しかし男はふむふむと頷くと、引き寄せたシーツをおれに着せ掛けて、立ち上がっておれの横に座り直した。
「こんな怪我してるのにエッチなんかできるわけないでしょ、バカな子ね~。…それに、自分じゃ気づいてないの? 体中、めちゃくちゃ震えてる」
言われ、自分の手のひらを見つめてみれば、そこはひどく汗ばんで小さく震えていた。止めようにもそれは止めることができず、その震えが全身にあるものだと初めて知っておれは呆然とした。
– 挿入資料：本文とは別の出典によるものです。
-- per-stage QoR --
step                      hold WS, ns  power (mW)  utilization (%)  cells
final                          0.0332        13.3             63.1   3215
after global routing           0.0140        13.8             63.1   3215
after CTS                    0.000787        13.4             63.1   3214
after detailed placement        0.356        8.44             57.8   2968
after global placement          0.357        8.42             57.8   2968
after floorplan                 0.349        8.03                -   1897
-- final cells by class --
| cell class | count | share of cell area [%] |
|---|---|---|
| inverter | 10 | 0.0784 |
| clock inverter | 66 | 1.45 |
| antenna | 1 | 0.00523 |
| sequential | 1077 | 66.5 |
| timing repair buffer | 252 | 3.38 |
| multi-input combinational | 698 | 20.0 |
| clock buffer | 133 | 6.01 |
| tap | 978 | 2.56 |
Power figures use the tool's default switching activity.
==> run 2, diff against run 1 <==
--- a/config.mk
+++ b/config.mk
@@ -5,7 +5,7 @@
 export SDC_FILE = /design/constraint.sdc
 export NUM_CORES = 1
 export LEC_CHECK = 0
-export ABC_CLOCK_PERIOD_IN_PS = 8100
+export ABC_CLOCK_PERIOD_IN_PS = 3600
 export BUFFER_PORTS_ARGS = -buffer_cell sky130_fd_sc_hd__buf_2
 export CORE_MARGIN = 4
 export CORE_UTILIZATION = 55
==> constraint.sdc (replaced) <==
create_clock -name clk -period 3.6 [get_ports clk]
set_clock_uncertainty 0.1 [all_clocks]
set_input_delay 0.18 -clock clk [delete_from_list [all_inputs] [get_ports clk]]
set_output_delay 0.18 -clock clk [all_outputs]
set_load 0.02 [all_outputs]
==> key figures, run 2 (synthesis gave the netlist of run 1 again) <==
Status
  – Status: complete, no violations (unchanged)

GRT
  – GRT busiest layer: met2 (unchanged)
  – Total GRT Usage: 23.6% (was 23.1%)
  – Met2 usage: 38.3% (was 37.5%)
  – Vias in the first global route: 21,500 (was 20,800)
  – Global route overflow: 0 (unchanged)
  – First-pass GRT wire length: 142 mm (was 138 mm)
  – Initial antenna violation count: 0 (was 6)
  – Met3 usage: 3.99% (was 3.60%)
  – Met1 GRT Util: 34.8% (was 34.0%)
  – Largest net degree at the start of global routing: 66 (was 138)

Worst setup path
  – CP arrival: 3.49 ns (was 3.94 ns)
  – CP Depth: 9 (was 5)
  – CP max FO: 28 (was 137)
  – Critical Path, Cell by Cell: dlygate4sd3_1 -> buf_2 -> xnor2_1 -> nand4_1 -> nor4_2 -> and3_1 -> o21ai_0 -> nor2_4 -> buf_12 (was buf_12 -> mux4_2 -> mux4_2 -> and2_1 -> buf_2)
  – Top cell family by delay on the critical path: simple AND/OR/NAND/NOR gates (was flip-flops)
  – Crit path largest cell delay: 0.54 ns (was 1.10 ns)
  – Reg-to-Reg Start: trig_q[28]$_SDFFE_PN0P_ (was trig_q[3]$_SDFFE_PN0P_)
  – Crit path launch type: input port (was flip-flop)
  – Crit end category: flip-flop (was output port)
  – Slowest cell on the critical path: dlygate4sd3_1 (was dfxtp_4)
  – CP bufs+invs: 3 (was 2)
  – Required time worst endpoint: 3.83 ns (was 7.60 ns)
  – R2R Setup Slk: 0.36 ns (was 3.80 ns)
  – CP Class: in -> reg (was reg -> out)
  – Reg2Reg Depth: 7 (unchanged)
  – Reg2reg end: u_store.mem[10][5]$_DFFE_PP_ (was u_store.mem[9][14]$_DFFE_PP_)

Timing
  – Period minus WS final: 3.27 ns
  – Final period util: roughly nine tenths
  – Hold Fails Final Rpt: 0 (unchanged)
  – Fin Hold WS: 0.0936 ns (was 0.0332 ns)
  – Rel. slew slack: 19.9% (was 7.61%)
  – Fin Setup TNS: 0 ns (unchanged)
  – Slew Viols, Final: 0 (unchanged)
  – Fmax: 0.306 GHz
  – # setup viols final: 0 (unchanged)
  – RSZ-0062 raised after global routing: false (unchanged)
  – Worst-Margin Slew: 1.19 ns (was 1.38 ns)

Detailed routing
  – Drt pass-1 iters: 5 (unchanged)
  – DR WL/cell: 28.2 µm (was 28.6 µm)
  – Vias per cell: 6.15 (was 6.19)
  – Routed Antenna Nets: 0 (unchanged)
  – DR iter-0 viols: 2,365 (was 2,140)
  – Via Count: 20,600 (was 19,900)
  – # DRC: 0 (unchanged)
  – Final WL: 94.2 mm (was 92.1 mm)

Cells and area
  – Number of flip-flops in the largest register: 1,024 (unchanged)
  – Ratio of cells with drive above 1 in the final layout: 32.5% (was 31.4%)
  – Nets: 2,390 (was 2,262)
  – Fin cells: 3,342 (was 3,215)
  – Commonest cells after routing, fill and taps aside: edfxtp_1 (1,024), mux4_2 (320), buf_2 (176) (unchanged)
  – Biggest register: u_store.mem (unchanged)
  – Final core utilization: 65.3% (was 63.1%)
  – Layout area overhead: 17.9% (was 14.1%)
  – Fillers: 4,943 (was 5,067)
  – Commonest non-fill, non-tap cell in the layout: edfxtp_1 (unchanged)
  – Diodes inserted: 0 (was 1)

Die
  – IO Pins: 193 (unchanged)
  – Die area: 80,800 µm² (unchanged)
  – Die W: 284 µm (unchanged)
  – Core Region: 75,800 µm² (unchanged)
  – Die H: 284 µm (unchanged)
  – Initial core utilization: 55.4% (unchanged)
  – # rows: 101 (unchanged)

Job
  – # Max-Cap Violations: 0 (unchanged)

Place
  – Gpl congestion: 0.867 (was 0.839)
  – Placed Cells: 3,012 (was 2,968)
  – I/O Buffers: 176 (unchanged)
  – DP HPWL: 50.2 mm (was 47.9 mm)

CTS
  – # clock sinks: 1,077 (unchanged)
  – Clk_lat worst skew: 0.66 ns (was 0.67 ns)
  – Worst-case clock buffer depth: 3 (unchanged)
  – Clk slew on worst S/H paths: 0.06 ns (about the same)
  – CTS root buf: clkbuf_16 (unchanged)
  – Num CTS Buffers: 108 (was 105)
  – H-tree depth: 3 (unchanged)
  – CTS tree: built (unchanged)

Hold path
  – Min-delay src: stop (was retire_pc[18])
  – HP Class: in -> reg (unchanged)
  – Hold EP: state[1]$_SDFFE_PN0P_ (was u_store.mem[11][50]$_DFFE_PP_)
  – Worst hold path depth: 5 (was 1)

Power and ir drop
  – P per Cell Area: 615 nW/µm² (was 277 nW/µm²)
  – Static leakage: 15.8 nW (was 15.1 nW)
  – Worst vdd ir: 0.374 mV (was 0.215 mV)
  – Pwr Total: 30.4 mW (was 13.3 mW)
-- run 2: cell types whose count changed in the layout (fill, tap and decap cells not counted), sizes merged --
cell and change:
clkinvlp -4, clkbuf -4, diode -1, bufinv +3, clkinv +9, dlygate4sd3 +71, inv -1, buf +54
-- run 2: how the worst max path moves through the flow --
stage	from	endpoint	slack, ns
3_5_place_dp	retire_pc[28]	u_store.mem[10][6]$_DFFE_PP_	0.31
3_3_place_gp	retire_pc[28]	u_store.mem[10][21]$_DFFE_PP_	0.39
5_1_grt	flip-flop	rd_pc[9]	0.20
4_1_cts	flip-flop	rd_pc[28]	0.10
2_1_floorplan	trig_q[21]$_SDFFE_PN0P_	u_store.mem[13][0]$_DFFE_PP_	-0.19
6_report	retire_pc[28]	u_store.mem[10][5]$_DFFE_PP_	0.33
`src/rtl/dm_arbiter_if.sv`:
```
// dm_arbiter_if: two requester ports plus the shared data-memory bus.
interface dm_arbiter_if;
  logic        r0_req, r0_we, r0_gnt, r0_err, r0_rvalid;
  logic [2:0]  r0_size;
  logic [31:0] r0_addr, r0_wdata, r0_rdata;
  logic        r1_req, r1_we, r1_gnt, r1_err, r1_rvalid;
  logic [2:0]  r1_size;
  logic [31:0] r1_addr, r1_wdata, r1_rdata;
  logic        dm_we;
  logic [2:0]  dm_size;
  logic [31:0] dm_addr, dm_wd, dm_rd;
  modport master (
    output r0_req, r0_we, r0_size, r0_addr, r0_wdata,
    output r1_req, r1_we, r1_size, r1_addr, r1_wdata, dm_rd,
    input  r0_gnt, r0_err, r0_rvalid, r0_rdata,
    input  r1_gnt, r1_err, r1_rvalid, r1_rdata,
    input  dm_we, dm_size, dm_addr, dm_wd
  );
  modport slave (
    input  r0_req, r0_we, r0_size, r0_addr, r0_wdata,
    input  r1_req, r1_we, r1_size, r1_addr, r1_wdata, dm_rd,
    output r0_gnt, r0_err, r0_rvalid, r0_rdata,
    output r1_gnt, r1_err, r1_rvalid, r1_rdata,
    output dm_we, dm_size, dm_addr, dm_wd
  );
endinterface

```
`src/rtl/dm_arbiter.sv`:
```
// dm_arbiter: round-robin arbitration of two requesters onto one data memory port.
module dm_arbiter (
  input logic         clk,
  input logic         rst,
  dm_arbiter_if.slave bus
);
  typedef enum logic [1:0] {IDLE, ISSUE, RESP} state_t;
  state_t      state, state_n;
  logic        id, last, we_q, sel, any, ok_size, legal, issue, resp, busy;
  logic [2:0]  size_q;
  logic [31:0] addr_q, wd_q;
  assign any = bus.r0_req | bus.r1_req;
  // last holds the most recently granted requester; it resets to 1 so r0 wins first
  assign sel = (bus.r0_req & bus.r1_req) ? ~last : bus.r1_req;
  assign ok_size = we_q ? (size_q <= 3'd2) : (size_q <= 3'd2 || size_q == 3'd4 || size_q == 3'd5);
  assign legal = ok_size && !((size_q == 3'd1 || size_q == 3'd5) && addr_q[1:0] == 2'b11);
  always_ff @(posedge clk or posedge rst) begin
    if (rst) begin
      state  <= IDLE;
      id     <= 1'b0;
      last   <= 1'b1;
      we_q   <= 1'b0;
      size_q <= 3'd2;
      addr_q <= '0;
      wd_q   <= '0;
    end else begin
      state <= state_n;
      if (state == IDLE && any) begin
        id     <= sel;
        last   <= sel;
        we_q   <= sel ? bus.r1_we : bus.r0_we;
        size_q <= sel ? bus.r1_size : bus.r0_size;
        addr_q <= sel ? bus.r1_addr : bus.r0_addr;
        wd_q   <= sel ? bus.r1_wdata : bus.r0_wdata;
      end
    end
  end
  always_comb begin
    issue = state == ISSUE;
    resp = state == RESP;
    busy = issue | resp;
    state_n = state == IDLE ? (any ? ISSUE : IDLE) : (issue && legal && !we_q) ? RESP : IDLE;
    bus.dm_we = issue && we_q && legal;
    bus.dm_size = busy ? size_q : 3'd2;
    bus.dm_addr = busy ? addr_q : '0;
    bus.dm_wd = issue ? wd_q : '0;
    bus.r0_gnt = issue && !id;
    bus.r1_gnt = issue && id;
    bus.r0_err = issue && !id && !legal;
    bus.r1_err = issue && id && !legal;
    bus.r0_rvalid = resp && !id;
    bus.r1_rvalid = resp && id;
    bus.r0_rdata = (resp && !id) ? bus.dm_rd : '0;
    bus.r1_rdata = (resp && id) ? bus.dm_rd : '0;
  end
endmodule

```
`src/flat_wrapper.sv`:
```
// flat-port wrapper written by rule: the top's interface ports become plain ports
module dm_arbiter_flat 
  (clk, rst, bus_r0_req, bus_r0_we, bus_r0_size, bus_r0_addr, bus_r0_wdata, bus_r1_req, bus_r1_we, bus_r1_size, bus_r1_addr, bus_r1_wdata, bus_dm_rd, bus_r0_gnt, bus_r0_err, bus_r0_rvalid, bus_r0_rdata, bus_r1_gnt, bus_r1_err, bus_r1_rvalid, bus_r1_rdata, bus_dm_we, bus_dm_size, bus_dm_addr, bus_dm_wd);
  dm_arbiter_if bus_i ();
  input logic clk;
  input logic rst;
  input wire logic [$bits(bus_i.r0_req)-1:0] bus_r0_req;
  input wire logic [$bits(bus_i.r0_we)-1:0] bus_r0_we;
  input wire logic [$bits(bus_i.r0_size)-1:0] bus_r0_size;
  input wire logic [$bits(bus_i.r0_addr)-1:0] bus_r0_addr;
  input wire logic [$bits(bus_i.r0_wdata)-1:0] bus_r0_wdata;
  input wire logic [$bits(bus_i.r1_req)-1:0] bus_r1_req;
  input wire logic [$bits(bus_i.r1_we)-1:0] bus_r1_we;
  input wire logic [$bits(bus_i.r1_size)-1:0] bus_r1_size;
  input wire logic [$bits(bus_i.r1_addr)-1:0] bus_r1_addr;
  input wire logic [$bits(bus_i.r1_wdata)-1:0] bus_r1_wdata;
  input wire logic [$bits(bus_i.dm_rd)-1:0] bus_dm_rd;
  output wire logic [$bits(bus_i.r0_gnt)-1:0] bus_r0_gnt;
  output wire logic [$bits(bus_i.r0_err)-1:0] bus_r0_err;
  output wire logic [$bits(bus_i.r0_rvalid)-1:0] bus_r0_rvalid;
  output wire logic [$bits(bus_i.r0_rdata)-1:0] bus_r0_rdata;
  output wire logic [$bits(bus_i.r1_gnt)-1:0] bus_r1_gnt;
  output wire logic [$bits(bus_i.r1_err)-1:0] bus_r1_err;
  output wire logic [$bits(bus_i.r1_rvalid)-1:0] bus_r1_rvalid;
  output wire logic [$bits(bus_i.r1_rdata)-1:0] bus_r1_rdata;
  output wire logic [$bits(bus_i.dm_we)-1:0] bus_dm_we;
  output wire logic [$bits(bus_i.dm_size)-1:0] bus_dm_size;
  output wire logic [$bits(bus_i.dm_addr)-1:0] bus_dm_addr;
  output wire logic [$bits(bus_i.dm_wd)-1:0] bus_dm_wd;
  assign bus_i.r0_req = bus_r0_req;
  assign bus_i.r0_we = bus_r0_we;
  assign bus_i.r0_size = bus_r0_size;
  assign bus_i.r0_addr = bus_r0_addr;
  assign bus_i.r0_wdata = bus_r0_wdata;
  assign bus_i.r1_req = bus_r1_req;
  assign bus_i.r1_we = bus_r1_we;
  assign bus_i.r1_size = bus_r1_size;
  assign bus_i.r1_addr = bus_r1_addr;
  assign bus_i.r1_wdata = bus_r1_wdata;
  assign bus_i.dm_rd = bus_dm_rd;
  assign bus_r0_gnt = bus_i.r0_gnt;
  assign bus_r0_err = bus_i.r0_err;
  assign bus_r0_rvalid = bus_i.r0_rvalid;
  assign bus_r0_rdata = bus_i.r0_rdata;
  assign bus_r1_gnt = bus_i.r1_gnt;
  assign bus_r1_err = bus_i.r1_err;
  assign bus_r1_rvalid = bus_i.r1_rvalid;
  assign bus_r1_rdata = bus_i.r1_rdata;
  assign bus_dm_we = bus_i.dm_we;
  assign bus_dm_size = bus_i.dm_size;
  assign bus_dm_addr = bus_i.dm_addr;
  assign bus_dm_wd = bus_i.dm_wd;
  dm_arbiter u_core (.clk(clk), .rst(rst), .bus(bus_i));
endmodule
```
==> config.mk <==
export PLATFORM = sky130hd
export DESIGN_NAME = regbank_mp_flat
export DESIGN_NICKNAME = d
export VERILOG_FILES = /design/src/rtl/regbank_pkg.sv /design/src/rtl/regbank_mp_if.sv /design/src/rtl/regbank_clear_fsm.sv /design/src/rtl/regbank_mp.sv /design/src/flat_wrapper.sv
export SDC_FILE = /design/constraint.sdc
export NUM_CORES = 1
export LEC_CHECK = 0
export CORE_UTILIZATION = 50
export CTS_BUF_LIST = sky130_fd_sc_hd__clkbuf_8 sky130_fd_sc_hd__clkbuf_16
export DETAILED_ROUTE_END_ITERATION = 16
export GPL_TIMING_DRIVEN = 1
export PLACE_DENSITY = 0.63
export REMOVE_ABC_BUFFERS = 1
export SYNTH_ARGS = -nofsm -noshare
export SYNTH_HDL_FRONTEND = slang
export SYNTH_SLANG_ARGS = --single-unit
export TNS_END_PERCENT = 10
==> constraint.sdc <==
create_clock -name CLK -period 6.5 [get_ports CLK]
set_input_delay 1.3 -clock CLK [delete_from_list [all_inputs] [get_ports CLK]]
set_output_delay 1.3 -clock CLK [all_outputs]
set_load 0.005 [all_outputs]
==> src/rtl/regbank_pkg.sv <==
// -----------------------------------------------------------------------------
// regbank_pkg
// Shared definitions for the multi-read-port register bank slice:
//   - default geometry constants (DATA_W / ADDR_W / NUM_RD)
//   - clear-engine state encoding (legacy-compatible constants + enum view)
//   - rd_slice(): base bit offset of one port inside a flattened port vector
// No ports (package).
// -----------------------------------------------------------------------------
package regbank_pkg;

    localparam int DATA_W_DEF = 32;
    localparam int ADDR_W_DEF = 5;
    localparam int NUM_RD_DEF = 2;

    // Raw state codes kept as plain constants so older code that compares
    // against bit patterns keeps working; the enum below reuses them.
    localparam logic [0:0] ST_IDLE  = 1'b0;
    localparam logic [0:0] ST_CLEAR = 1'b1;

    typedef enum logic [0:0] {
        IDLE  = ST_IDLE,
        CLEAR = ST_CLEAR
    } clr_state_t;

    // Port p of a flattened vector whose fields are 'width' bits wide starts
    // at bit p*width.
    function automatic int rd_slice(input int port, input int width);
        return port * width;
    endfunction

endpackage
==> src/rtl/vco_spi_master.sv <==
// SPI master for the ADF4350: shifts queued 32-bit words MSB-first, then pulses LE.
// A one-word holding register lets the host issue back-to-back writes.
module vco_spi_master #(
    parameter logic [6:0]  DATA_ADDR = 7'd96,
    parameter logic [6:0]  CTRL_ADDR = 7'd97,
    parameter int unsigned CLKDIV    = 4
) (
    input  logic                   clock,
    input  logic                   reset_n,
    vco_spi_master_if.slave        bus,
    input  logic                   muxout,
    output logic                   sclk,
    output logic                   sdata,
    output logic                   le,
    output logic                   busy,
    output logic [31:0]            status
);
    typedef enum logic [2:0] {
        IDLE     = 3'd0,
        SHIFT    = 3'd1,
        LE_SETUP = 3'd2,
        LE_PULSE = 3'd3,
        GAP      = 3'd4
    } state_t;

    localparam logic [7:0] CNT_LAST = 8'(CLKDIV - 1);

    state_t      state_q, state_d;
    logic [7:0]  cnt_q, cnt_d;
    logic [4:0]  bit_q, bit_d;
    logic        sclk_q, sclk_d;
    logic [31:0] shift_q, shift_d;
    logic [31:0] hold_q, hold_d;
    logic        pending_q, pending_d;
    logic        overrun_q, overrun_d;
    logic        le_q, le_d;
    logic        busy_q, busy_d;
    logic        sync1_q, sync2_q;

    logic        wr_s, clr_s, cnt_done_s, gap_end_s, overrun_evt_s;

    assign wr_s       = bus.serial_strobe && (bus.serial_addr == DATA_ADDR);
    assign clr_s      = bus.serial_strobe && (bus.serial_addr == CTRL_ADDR) && bus.serial_data[0];
    assign cnt_done_s = (cnt_q == CNT_LAST);
    assign gap_end_s  = (state_q == GAP) && cnt_done_s;

    // Sequencer next-state: bit timing, LE framing and word hand-off.
    always_comb begin
        state_d       = state_q;
        cnt_d         = cnt_q;
        bit_d         = bit_q;
        sclk_d        = sclk_q;
        shift_d       = shift_q;
        hold_d        = hold_q;
        pending_d     = pending_q;
        overrun_d     = overrun_q;
        le_d          = 1'b0;
        busy_d        = 1'b1;
        overrun_evt_s = 1'b0;

        case (state_q)
            IDLE: begin
                if (wr_s) begin
                    shift_d = bus.serial_data;
                    state_d = SHIFT;
                    cnt_d   = 8'd0;
                    bit_d   = 5'd0;
                    sclk_d  = 1'b0;
                end else begin
                    busy_d  = 1'b0;
                end
            end
            SHIFT: begin
                if (!cnt_done_s) begin
                    cnt_d = cnt_q + 8'd1;
                end else begin
                    cnt_d = 8'd0;
                    if (!sclk_q) begin
                        sclk_d = 1'b1;
                    end else begin
                        // Falling edge: advance data; after bit 31 the register is all zeros.
                        sclk_d  = 1'b0;
                        shift_d = {shift_q[30:0], 1'b0};
                        if (bit_q == 5'd31) begin
                            state_d = LE_SETUP;
                            bit_d   = 5'd0;
                        end else begin
                            bit_d   = bit_q + 5'd1;
                        end
                    end
                end
            end
            LE_SETUP: begin
                if (cnt_done_s) begin
                    cnt_d   = 8'd0;
                    state_d = LE_PULSE;
                    le_d    = 1'b1;
                end else begin
                    cnt_d   = cnt_q + 8'd1;
                end
            end
            LE_PULSE: begin
                if (cnt_done_s) begin
                    cnt_d   = 8'd0;
                    state_d = GAP;
                end else begin
                    cnt_d   = cnt_q + 8'd1;
                    le_d    = 1'b1;
                end
            end
            GAP: begin
                if (cnt_done_s) begin
                    cnt_d  = 8'd0;
                    bit_d  = 5'd0;
                    sclk_d = 1'b0;
                    if (pending_q) begin
                        shift_d = hold_q;
                        state_d = SHIFT;
                    end else if (wr_s) begin
                        shift_d = bus.serial_data;
                        state_d = SHIFT;
                    end else begin
                        state_d = IDLE;
                        busy_d  = 1'b0;
                    end
                end else begin
                    cnt_d = cnt_q + 8'd1;
                end
            end
            default: begin
                state_d = IDLE;
                busy_d  = 1'b0;
            end
        endcase

        // Holding register: a word arriving as the held one is consumed simply replaces it.
        if (gap_end_s && pending_q) begin
            pending_d = wr_s;
            if (wr_s) begin
                hold_d = bus.serial_data;
            end else begin
                hold_d = hold_q;
            end
        end else if (wr_s && (state_q != IDLE) && !gap_end_s) begin
            if (!pending_q) begin
                hold_d    = bus.serial_data;
                pending_d = 1'b1;
            end else begin
                overrun_evt_s = 1'b1;
            end
        end else begin
            pending_d = pending_q;
        end

        if (clr_s) begin
            overrun_d = 1'b0;
        end else if (overrun_evt_s) begin
            overrun_d = 1'b1;
        end else begin
            overrun_d = overrun_q;
        end
    end

    // State, datapath and output registers.
    always_ff @(posedge clock or negedge reset_n) begin
        if (!reset_n) begin
            state_q   <= IDLE;
            cnt_q     <= 8'd0;
            bit_q     <= 5'd0;
            sclk_q    <= 1'b0;
            shift_q   <= 32'd0;
            hold_q    <= 32'd0;
            pending_q <= 1'b0;
            overrun_q <= 1'b0;
            le_q      <= 1'b0;
            busy_q    <= 1'b0;
        end else begin
            state_q   <= state_d;
            cnt_q     <= cnt_d;
            bit_q     <= bit_d;
            sclk_q    <= sclk_d;
            shift_q   <= shift_d;
            hold_q    <= hold_d;
            pending_q <= pending_d;
            overrun_q <= overrun_d;
            le_q      <= le_d;
            busy_q    <= busy_d;
        end
    end

    // Two-flop synchroniser for the asynchronous MUXOUT lock detect.
    always_ff @(posedge clock or negedge reset_n) begin
        if (!reset_n) begin
            sync1_q <= 1'b0;
            sync2_q <= 1'b0;
        end else begin
            sync1_q <= muxout;
            sync2_q <= sync1_q;
        end
    end

    assign sclk   = sclk_q;
    assign sdata  = shift_q[31];
    assign le     = le_q;
    assign busy   = busy_q;
    assign status = {28'd0, sync2_q, overrun_q, pending_q, busy_q};
endmodule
「前回が、ひょっとして初めてだったんじゃない? そのときが…よっぽどショックだったんだろうねぇ」
震えを宥めるように、男が包むようにおれの肩を抱く。
「やんないの?」
手のひらを見つめたまま問うたおれに、男は軽く肩を竦めて見せた。
「はじめっから、そういうつもりで声かけたわけじゃないし」
「え?」
ならばどうしてこんなところへ連れてきたのかと、疑問に見上げれば男は笑う。
「なーんかね。きれいな子が、全部どうでもいいって顔であんなとこに座り込んで、誰かにどうにかされるの待ってるみたいにしてたらさ。普通にただ一晩遊びたいだけの奴らは、怖くてそんなのに声かけらんないよ。あのまま放っといてもし声かけられたとしたら、ほんとに君のことメチャクチャにして薬でも打ってどっかに売り飛ばしちゃうような、そーゆー輩くらいしかいないだろうなと思って。それはちょっとよろしくないと思ったので、身元の保護がてら事情聴取でもしようかってね」
誘うように声をかけた理由をそんな風に明かして、男は肩を抱く腕を解いた。
「何があったか、まあ察しはつくようなつかないようなだけどさ。好きな相手がいるなら、絶対自棄なんか起こさない方がいいと思うよ俺は。その人の目をまともに見らんなくなるようなことはさ……すんなよ。な」
男はおれの頭に手を置いて、髪をくしゃくしゃにした。
男の言うことの意味は、あまりよくはわからない。だけどこんなことをしたって、きっと仙は当てつけられてもくれない。またおれは、虚しくなって後悔するだけなのだろう。
「帰るかー」
立ち上がって伸びをした男に頷いて、おれは服を着込んだ。体の痛みは、少し癒えたような気がした。
室内の自動販売機みたいな機械で清算をして(全額おれが払わされた)、ロビーに降りるためのエレベーターの中で、不意に男に腕を引かれた。
「ちょっ…?」
無言で男はおれの首元に口づけ、そこを強く吸い上げる。慌ててその頭を押しのけると、悪びれもしないで男は笑った。
「これっくらいいいでしょ、授業料だと思ってさ」
「何の授業だよ!」
「おおー、ホラ、元気になって良かったじゃない。もうこんな変な真似すんじゃないよー? ひっかかった相手が俺じゃなかったら、今頃どうなってたかわかんないんだから」
そう言われてみれば、好きな相手にされてさえいやだったことを、好きでもない相手としようとしていたのだと、今更のように我に返って背中が寒くなった。
「……もうしない」
気持ち悪い、とでも言うように吐き捨てると、男はまた、緩く微笑んでおれの髪をくしゃくしゃとかきまぜた。
じゃあね、と、また明日にでも会えるかのような軽い挨拶で、ホテルの建物の前で男と別れた。おれも軽く会釈をして、男が去った方向と反対へ向けて歩き出した。
これからどうするか、冷静に、一人で考えてみようと思った。
「あ」
帰りの電車の中で、思わず口に出してしまった自分の声に周りから振り返られて、少し恥ずかしくなる。
男の名前も聞いていなかったことを、その時やっと思い出した。